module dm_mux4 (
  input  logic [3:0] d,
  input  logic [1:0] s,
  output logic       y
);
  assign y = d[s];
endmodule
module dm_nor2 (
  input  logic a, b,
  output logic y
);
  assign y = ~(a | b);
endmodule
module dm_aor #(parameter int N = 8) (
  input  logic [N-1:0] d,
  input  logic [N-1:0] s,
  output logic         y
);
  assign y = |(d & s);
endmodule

···

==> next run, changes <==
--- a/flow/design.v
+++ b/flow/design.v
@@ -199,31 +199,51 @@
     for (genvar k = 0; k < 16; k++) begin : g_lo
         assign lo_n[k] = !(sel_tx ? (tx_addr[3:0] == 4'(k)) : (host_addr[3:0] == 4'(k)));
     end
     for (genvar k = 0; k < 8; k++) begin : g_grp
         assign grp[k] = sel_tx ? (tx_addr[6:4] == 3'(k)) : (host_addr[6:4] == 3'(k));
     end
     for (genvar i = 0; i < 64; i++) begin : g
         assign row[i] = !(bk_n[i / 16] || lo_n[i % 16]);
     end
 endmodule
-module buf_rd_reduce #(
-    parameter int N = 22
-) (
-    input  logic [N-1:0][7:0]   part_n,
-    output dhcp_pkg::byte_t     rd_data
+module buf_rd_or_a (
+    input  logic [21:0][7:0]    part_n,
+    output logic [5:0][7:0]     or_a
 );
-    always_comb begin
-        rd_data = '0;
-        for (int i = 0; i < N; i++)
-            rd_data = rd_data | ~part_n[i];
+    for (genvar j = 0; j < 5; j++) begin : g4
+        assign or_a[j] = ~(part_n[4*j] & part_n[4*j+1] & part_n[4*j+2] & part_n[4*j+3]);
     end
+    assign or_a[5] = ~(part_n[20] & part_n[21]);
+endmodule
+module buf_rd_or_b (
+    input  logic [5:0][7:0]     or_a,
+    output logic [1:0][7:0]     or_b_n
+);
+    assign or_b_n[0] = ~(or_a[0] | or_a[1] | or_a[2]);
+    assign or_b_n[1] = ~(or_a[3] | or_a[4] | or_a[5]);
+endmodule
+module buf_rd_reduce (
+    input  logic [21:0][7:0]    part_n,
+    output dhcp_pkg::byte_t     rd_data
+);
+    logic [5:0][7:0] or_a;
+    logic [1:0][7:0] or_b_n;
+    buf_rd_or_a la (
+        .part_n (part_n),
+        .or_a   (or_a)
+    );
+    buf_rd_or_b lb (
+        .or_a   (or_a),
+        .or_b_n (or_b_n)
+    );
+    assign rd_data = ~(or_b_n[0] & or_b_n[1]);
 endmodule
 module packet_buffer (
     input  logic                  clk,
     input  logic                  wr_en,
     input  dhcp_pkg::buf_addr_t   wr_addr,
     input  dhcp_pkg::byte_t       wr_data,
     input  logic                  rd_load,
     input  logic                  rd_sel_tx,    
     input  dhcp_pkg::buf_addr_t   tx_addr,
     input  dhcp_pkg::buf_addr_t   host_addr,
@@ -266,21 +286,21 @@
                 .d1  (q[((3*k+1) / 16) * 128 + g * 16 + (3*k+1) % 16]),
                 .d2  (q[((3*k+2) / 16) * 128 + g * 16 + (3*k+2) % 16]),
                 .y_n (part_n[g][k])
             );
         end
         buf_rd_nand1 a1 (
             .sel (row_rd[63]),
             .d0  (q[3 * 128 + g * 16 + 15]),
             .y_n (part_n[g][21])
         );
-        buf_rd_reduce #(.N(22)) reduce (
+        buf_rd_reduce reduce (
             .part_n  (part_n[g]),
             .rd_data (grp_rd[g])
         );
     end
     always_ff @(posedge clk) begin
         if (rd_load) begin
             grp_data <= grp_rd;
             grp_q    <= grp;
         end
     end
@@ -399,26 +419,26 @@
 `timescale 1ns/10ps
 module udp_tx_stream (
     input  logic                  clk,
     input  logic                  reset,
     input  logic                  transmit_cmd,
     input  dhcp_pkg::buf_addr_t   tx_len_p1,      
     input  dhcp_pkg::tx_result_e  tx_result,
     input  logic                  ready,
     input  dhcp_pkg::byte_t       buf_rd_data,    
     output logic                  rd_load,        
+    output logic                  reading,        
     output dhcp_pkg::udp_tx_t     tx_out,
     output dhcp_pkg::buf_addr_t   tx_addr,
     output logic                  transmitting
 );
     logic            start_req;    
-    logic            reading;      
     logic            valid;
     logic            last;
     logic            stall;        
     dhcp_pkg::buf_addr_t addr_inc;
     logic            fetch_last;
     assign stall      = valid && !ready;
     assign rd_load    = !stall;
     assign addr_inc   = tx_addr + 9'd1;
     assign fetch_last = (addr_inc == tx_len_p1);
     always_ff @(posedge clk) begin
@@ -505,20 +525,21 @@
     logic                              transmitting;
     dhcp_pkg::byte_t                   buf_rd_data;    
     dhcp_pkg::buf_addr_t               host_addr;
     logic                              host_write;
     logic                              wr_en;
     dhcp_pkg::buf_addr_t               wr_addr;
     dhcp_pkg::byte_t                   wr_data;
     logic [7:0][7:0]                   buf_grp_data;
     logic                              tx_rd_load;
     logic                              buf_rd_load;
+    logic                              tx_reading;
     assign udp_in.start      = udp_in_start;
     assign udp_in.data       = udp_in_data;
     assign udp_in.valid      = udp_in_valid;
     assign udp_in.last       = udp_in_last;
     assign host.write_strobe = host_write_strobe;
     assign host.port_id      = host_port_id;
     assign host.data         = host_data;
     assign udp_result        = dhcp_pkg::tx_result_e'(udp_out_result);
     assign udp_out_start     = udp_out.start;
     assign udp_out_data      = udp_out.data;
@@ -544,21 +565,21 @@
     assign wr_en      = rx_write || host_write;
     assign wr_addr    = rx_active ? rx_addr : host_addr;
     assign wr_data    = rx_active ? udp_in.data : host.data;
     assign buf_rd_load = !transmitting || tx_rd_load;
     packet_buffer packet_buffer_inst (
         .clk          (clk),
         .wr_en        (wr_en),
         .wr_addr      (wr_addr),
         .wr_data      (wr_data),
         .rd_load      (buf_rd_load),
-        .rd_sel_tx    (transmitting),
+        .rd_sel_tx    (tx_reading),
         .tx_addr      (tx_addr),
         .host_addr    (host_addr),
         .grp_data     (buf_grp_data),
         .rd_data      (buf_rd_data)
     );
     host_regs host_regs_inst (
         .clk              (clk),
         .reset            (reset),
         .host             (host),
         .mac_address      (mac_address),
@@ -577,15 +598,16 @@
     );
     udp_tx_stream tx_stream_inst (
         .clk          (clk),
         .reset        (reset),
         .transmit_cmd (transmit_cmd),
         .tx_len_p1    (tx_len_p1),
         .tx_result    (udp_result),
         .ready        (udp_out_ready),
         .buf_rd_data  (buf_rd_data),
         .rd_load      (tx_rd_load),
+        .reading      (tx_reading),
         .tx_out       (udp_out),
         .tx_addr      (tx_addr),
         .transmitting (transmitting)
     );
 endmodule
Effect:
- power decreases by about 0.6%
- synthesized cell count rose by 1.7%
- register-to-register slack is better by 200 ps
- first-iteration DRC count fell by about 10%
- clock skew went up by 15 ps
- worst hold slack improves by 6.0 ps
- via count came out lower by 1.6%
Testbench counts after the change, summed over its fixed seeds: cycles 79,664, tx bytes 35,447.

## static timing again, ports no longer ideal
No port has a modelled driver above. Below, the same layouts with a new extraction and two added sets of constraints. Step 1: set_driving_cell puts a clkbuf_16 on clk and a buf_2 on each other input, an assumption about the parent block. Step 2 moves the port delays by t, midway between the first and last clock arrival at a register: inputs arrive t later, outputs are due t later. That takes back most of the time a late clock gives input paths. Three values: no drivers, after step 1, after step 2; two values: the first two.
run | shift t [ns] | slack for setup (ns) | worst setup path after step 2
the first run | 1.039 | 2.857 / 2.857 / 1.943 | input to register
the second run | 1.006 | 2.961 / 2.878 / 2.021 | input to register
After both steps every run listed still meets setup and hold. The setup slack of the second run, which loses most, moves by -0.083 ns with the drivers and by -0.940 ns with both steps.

···

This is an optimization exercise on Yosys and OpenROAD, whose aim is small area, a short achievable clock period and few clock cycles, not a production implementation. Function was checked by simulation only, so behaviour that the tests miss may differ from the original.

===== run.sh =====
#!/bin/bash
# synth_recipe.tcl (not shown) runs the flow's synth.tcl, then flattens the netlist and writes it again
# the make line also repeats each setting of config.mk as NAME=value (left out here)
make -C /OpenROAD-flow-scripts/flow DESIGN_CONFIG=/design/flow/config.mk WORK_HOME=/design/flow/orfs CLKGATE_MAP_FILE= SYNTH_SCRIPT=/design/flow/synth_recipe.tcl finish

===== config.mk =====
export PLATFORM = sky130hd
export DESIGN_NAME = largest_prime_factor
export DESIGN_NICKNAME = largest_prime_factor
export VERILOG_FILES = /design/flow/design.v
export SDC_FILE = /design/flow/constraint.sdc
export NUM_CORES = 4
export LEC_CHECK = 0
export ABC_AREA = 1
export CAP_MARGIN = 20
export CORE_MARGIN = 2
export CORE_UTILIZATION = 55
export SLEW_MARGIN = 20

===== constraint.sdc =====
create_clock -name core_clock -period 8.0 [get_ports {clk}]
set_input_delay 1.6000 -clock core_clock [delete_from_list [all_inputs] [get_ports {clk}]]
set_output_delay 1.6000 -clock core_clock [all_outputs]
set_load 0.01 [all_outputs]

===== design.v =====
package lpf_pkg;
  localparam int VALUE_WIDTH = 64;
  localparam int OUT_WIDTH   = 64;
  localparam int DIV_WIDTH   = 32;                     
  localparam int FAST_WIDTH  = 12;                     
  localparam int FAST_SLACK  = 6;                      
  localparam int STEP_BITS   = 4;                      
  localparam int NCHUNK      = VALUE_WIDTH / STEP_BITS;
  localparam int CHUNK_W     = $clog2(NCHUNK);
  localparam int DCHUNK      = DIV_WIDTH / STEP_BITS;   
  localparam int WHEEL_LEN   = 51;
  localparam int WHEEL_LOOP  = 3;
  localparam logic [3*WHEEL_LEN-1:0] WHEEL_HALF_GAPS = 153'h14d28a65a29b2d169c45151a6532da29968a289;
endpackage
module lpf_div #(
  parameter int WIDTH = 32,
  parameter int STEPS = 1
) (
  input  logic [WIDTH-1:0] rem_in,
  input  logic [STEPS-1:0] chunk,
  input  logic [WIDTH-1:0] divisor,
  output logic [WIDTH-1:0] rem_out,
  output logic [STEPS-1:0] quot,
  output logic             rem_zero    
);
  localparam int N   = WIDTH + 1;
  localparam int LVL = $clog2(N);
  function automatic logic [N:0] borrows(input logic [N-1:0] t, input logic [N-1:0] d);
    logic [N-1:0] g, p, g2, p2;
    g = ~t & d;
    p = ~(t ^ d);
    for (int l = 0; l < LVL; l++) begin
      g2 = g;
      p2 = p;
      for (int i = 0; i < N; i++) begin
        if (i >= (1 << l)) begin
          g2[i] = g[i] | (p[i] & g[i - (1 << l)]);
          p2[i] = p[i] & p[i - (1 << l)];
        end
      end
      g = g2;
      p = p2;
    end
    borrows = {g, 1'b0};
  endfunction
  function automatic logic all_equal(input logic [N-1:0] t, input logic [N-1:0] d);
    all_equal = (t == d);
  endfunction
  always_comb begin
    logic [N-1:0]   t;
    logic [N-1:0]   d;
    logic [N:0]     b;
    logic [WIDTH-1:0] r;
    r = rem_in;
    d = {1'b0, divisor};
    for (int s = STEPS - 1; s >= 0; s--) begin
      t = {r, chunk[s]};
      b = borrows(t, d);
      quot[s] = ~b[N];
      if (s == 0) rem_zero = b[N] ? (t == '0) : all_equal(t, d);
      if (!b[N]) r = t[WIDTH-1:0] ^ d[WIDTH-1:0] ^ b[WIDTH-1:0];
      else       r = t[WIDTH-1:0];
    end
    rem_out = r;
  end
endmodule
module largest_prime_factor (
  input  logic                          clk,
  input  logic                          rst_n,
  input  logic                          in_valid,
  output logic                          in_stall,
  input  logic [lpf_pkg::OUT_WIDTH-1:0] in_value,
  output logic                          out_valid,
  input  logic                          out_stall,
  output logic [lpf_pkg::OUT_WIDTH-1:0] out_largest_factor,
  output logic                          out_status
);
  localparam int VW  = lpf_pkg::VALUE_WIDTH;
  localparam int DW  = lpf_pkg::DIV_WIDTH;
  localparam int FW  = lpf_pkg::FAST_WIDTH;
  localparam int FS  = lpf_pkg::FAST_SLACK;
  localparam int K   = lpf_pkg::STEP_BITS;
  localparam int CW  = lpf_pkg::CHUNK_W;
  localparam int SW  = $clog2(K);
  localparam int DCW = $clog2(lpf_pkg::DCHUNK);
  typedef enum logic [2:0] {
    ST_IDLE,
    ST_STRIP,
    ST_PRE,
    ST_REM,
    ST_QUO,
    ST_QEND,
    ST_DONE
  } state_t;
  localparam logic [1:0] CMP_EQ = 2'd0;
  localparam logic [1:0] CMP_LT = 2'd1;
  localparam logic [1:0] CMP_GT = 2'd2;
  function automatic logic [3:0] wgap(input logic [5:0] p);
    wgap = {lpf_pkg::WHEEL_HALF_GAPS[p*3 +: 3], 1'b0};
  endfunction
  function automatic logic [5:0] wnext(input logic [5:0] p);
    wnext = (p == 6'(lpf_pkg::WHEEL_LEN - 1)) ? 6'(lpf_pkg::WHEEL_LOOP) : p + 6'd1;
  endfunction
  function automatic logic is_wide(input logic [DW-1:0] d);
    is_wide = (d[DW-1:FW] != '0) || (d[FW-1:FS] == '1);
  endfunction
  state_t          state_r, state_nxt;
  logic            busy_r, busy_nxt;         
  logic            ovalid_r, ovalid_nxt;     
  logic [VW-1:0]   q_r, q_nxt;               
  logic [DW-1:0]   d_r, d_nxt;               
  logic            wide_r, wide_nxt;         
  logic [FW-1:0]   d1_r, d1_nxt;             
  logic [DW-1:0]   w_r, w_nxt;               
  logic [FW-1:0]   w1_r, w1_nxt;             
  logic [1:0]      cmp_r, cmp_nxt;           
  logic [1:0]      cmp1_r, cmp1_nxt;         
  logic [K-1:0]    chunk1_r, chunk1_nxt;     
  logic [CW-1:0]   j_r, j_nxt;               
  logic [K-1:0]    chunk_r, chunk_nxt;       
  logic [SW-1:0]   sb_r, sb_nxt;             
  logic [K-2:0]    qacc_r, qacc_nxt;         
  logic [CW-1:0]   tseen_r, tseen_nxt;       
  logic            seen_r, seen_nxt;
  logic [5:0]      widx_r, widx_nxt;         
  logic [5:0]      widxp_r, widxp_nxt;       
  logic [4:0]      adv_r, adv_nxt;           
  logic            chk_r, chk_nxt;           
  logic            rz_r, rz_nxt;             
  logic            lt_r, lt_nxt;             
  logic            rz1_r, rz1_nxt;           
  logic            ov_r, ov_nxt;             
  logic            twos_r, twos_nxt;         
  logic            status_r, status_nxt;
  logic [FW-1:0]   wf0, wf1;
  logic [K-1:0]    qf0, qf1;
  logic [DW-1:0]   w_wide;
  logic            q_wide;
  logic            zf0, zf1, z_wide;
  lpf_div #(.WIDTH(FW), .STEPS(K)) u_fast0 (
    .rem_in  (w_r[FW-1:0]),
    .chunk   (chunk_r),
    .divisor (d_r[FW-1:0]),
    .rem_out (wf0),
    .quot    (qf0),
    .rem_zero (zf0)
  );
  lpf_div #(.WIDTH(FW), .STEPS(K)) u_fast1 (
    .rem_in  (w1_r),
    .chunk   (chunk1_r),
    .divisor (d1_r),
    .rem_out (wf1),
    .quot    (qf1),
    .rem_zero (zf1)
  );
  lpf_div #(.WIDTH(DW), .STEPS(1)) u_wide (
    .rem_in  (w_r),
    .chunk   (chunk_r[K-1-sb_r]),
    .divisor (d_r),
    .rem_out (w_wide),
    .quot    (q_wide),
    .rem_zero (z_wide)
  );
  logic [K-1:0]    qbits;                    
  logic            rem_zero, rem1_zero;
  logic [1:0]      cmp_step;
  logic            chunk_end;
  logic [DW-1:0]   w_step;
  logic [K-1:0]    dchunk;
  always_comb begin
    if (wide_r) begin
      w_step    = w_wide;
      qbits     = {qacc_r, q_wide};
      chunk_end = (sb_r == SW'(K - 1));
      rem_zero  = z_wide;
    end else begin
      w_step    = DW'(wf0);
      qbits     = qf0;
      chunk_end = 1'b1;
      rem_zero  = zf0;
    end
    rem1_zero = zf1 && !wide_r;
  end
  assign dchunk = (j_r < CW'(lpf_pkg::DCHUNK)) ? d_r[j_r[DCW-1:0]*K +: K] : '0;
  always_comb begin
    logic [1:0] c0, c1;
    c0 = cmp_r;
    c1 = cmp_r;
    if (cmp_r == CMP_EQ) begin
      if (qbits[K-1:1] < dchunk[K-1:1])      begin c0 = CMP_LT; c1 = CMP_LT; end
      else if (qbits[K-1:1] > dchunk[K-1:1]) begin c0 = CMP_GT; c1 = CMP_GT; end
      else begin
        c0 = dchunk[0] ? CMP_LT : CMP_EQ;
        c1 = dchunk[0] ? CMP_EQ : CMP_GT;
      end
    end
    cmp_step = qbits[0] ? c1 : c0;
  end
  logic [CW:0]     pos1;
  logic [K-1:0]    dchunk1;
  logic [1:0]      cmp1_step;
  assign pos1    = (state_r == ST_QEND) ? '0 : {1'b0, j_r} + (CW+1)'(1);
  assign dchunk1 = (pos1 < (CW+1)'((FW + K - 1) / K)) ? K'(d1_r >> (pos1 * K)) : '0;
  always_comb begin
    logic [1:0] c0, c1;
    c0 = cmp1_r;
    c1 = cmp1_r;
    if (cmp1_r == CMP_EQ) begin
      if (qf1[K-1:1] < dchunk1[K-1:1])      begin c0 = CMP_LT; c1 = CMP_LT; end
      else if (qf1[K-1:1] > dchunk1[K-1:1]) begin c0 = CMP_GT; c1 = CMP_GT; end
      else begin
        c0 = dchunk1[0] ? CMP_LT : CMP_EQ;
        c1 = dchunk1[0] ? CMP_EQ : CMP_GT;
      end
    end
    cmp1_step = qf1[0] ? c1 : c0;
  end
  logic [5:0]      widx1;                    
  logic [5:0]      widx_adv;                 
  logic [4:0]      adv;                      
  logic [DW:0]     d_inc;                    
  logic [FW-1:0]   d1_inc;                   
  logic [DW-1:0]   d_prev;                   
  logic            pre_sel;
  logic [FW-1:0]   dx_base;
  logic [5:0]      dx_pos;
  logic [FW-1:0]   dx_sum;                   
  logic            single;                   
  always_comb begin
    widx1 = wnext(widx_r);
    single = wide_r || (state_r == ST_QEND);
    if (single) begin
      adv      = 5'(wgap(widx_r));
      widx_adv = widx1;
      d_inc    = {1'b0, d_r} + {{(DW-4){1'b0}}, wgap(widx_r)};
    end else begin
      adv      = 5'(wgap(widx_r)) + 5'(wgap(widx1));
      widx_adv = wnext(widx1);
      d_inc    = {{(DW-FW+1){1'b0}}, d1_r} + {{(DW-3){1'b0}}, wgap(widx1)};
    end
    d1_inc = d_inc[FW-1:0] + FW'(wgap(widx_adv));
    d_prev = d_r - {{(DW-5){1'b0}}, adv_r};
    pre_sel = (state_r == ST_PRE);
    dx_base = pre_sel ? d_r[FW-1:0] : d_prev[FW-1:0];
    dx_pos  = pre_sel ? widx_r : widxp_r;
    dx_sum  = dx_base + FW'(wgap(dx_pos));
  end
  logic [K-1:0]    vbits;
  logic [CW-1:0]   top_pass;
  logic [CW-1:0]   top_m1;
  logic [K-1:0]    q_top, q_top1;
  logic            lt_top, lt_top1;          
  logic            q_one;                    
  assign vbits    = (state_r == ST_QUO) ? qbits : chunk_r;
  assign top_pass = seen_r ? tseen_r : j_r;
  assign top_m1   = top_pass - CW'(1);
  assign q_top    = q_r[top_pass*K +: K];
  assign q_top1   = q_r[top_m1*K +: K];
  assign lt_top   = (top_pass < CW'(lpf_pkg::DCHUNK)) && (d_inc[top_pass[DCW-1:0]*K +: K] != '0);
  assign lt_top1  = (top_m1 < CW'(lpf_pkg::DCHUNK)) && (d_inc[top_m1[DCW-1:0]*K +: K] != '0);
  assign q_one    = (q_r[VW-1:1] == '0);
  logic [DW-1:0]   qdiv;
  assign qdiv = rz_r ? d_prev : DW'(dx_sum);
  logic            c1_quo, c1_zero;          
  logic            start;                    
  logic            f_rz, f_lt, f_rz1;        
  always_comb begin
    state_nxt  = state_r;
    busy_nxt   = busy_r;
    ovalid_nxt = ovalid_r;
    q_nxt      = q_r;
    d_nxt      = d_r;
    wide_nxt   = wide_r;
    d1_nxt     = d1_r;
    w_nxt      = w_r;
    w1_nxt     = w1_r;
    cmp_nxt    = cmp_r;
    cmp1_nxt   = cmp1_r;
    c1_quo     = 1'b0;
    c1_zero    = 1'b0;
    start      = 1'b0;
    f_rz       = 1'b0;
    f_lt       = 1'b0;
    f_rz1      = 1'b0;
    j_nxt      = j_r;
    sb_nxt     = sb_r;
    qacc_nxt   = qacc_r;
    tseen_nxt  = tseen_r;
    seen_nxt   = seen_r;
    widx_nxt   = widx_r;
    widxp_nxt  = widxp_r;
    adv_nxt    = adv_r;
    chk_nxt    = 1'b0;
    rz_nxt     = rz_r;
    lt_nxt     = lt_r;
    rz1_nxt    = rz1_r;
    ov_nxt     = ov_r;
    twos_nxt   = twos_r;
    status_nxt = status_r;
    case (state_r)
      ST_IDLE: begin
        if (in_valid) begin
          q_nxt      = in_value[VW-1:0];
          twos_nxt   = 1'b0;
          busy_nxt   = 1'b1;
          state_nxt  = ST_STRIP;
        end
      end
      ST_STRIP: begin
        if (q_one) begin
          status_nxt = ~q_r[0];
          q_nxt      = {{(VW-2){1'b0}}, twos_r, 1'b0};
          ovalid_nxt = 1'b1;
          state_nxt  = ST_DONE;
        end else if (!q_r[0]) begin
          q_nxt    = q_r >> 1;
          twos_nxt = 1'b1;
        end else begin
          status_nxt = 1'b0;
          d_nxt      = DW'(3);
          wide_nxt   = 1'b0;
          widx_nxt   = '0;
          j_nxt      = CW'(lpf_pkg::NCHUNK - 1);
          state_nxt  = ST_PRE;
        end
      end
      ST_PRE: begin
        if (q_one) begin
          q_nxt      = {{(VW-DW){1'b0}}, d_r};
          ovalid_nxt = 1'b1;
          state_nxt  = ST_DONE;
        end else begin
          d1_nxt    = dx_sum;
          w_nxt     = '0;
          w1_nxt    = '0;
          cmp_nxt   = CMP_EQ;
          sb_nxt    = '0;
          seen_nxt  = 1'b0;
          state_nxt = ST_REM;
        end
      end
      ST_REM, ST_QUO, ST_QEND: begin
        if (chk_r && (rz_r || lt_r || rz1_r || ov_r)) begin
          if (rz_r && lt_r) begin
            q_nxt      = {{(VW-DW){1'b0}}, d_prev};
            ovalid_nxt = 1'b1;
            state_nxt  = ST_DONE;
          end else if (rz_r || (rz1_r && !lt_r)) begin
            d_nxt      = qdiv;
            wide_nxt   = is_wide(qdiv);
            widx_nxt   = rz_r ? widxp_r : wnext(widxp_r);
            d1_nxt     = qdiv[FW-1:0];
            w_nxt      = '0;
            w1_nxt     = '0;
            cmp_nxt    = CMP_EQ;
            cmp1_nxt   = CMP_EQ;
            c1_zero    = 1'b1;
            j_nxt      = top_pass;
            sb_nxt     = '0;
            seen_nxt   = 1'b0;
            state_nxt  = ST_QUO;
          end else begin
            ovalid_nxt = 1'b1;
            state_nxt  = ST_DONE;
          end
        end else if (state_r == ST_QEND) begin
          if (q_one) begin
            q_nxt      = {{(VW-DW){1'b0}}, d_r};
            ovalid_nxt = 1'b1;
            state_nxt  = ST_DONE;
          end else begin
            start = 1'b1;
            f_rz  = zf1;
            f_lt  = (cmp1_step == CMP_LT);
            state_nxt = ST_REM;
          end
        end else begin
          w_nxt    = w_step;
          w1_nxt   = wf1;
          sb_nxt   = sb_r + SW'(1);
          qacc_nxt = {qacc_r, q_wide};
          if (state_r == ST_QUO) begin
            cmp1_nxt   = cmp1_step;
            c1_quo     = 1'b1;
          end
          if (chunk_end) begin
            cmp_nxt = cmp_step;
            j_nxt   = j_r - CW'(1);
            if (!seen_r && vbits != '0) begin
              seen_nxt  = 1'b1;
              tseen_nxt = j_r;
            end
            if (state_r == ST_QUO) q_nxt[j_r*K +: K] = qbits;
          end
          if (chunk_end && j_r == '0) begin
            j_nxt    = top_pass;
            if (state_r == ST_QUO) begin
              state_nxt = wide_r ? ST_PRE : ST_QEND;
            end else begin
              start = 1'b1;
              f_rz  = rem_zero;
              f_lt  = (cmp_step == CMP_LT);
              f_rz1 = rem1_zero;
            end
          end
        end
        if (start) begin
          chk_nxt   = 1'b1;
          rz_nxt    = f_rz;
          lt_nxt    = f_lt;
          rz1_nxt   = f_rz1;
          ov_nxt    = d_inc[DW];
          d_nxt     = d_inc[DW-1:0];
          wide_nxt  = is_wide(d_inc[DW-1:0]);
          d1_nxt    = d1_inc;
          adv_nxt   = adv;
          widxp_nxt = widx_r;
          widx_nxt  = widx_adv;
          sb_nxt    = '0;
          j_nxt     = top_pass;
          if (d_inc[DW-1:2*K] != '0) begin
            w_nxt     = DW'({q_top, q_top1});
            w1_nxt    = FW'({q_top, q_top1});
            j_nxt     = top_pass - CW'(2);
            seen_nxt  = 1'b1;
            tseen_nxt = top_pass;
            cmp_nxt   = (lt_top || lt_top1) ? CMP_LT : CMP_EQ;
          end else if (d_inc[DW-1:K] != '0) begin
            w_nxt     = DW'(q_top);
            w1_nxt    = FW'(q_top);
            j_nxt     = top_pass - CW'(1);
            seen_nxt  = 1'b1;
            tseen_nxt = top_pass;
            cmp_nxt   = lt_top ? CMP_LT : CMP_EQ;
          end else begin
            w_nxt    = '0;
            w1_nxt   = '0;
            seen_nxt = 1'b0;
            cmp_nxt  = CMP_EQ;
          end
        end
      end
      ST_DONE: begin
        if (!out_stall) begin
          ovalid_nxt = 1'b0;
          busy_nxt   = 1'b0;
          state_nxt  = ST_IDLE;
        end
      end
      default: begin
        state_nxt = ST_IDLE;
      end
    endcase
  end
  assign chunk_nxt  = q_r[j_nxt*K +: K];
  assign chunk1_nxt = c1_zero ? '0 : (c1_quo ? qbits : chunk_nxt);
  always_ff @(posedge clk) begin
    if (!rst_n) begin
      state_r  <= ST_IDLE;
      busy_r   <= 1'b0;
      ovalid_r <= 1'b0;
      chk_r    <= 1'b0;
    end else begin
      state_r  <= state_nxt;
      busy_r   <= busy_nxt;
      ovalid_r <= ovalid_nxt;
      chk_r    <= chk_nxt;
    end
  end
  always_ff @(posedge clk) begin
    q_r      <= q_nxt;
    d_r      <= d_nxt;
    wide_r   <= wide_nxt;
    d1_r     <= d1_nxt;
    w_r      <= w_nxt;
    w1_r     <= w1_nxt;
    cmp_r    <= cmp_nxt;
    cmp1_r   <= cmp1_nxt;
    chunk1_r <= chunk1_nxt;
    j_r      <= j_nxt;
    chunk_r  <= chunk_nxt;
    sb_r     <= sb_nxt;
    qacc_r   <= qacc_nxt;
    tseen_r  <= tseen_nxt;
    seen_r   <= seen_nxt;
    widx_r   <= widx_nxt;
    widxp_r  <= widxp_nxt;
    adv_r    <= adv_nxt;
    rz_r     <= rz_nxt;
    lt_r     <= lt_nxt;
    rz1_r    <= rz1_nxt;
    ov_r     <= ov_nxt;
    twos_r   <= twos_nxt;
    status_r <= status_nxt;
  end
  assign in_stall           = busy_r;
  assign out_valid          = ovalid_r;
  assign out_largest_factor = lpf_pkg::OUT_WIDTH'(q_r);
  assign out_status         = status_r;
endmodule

···

## Required action
Please report how many lines in the listing above contain the word "transmitting", and give nothing but the number.

## Solution for this problem
5